### [Dataset entries]
━━━
==> config.mk <==
export PLATFORM = sky130hd
export DESIGN_NAME = simc_top
export DESIGN_NICKNAME = d
export VERILOG_FILES = /design/src/simc_fifo.v /design/src/simc_top.v
export VERILOG_INCLUDE_DIRS = /design/src
export SDC_FILE = /design/constraint.sdc
export NUM_CORES = 1
export LEC_CHECK = 0
export ABC_AREA = 1
export BUFFER_PORTS_ARGS = -buffer_cell sky130_fd_sc_hd__buf_2
export CAP_MARGIN = 10
export CORE_MARGIN = 4
export CORE_UTILIZATION = 36
export DETAILED_ROUTE_END_ITERATION = 16
export GPL_TIMING_DRIVEN = 0
export PLACE_DENSITY = 0.57
export RECOVER_POWER = 50
export SLEW_MARGIN = 10
export SYNTH_ARGS = -nofsm -noshare
export SYNTH_HDL_FRONTEND = slang
export SYNTH_HIERARCHICAL = 1
export SYNTH_SLANG_ARGS = --single-unit
==> constraint.sdc <==
create_clock -name clk -period 2 [get_ports clk]
set_clock_uncertainty 0.15 [all_clocks]
set_input_delay 0.4 -clock clk [delete_from_list [all_inputs] [get_ports clk]]
set_output_delay 0.4 -clock clk [all_outputs]
set_load 0.1 [all_outputs]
━━━
### [What to produce]
Exactly repeat the lines from the line that contains "export RECOVER_POWER = 50" to the end of the entries, both included, and leave out all other lines.

### [Exercise answer]
export RECOVER_POWER = 50
export SLEW_MARGIN = 10
export SYNTH_ARGS = -nofsm -noshare
export SYNTH_HDL_FRONTEND = slang
export SYNTH_HIERARCHICAL = 1
export SYNTH_SLANG_ARGS = --single-unit
==> constraint.sdc <==
create_clock -name clk -period 2 [get_ports clk]
set_clock_uncertainty 0.15 [all_clocks]
set_input_delay 0.4 -clock clk [delete_from_list [all_inputs] [get_ports clk]]
set_output_delay 0.4 -clock clk [all_outputs]
set_load 0.1 [all_outputs]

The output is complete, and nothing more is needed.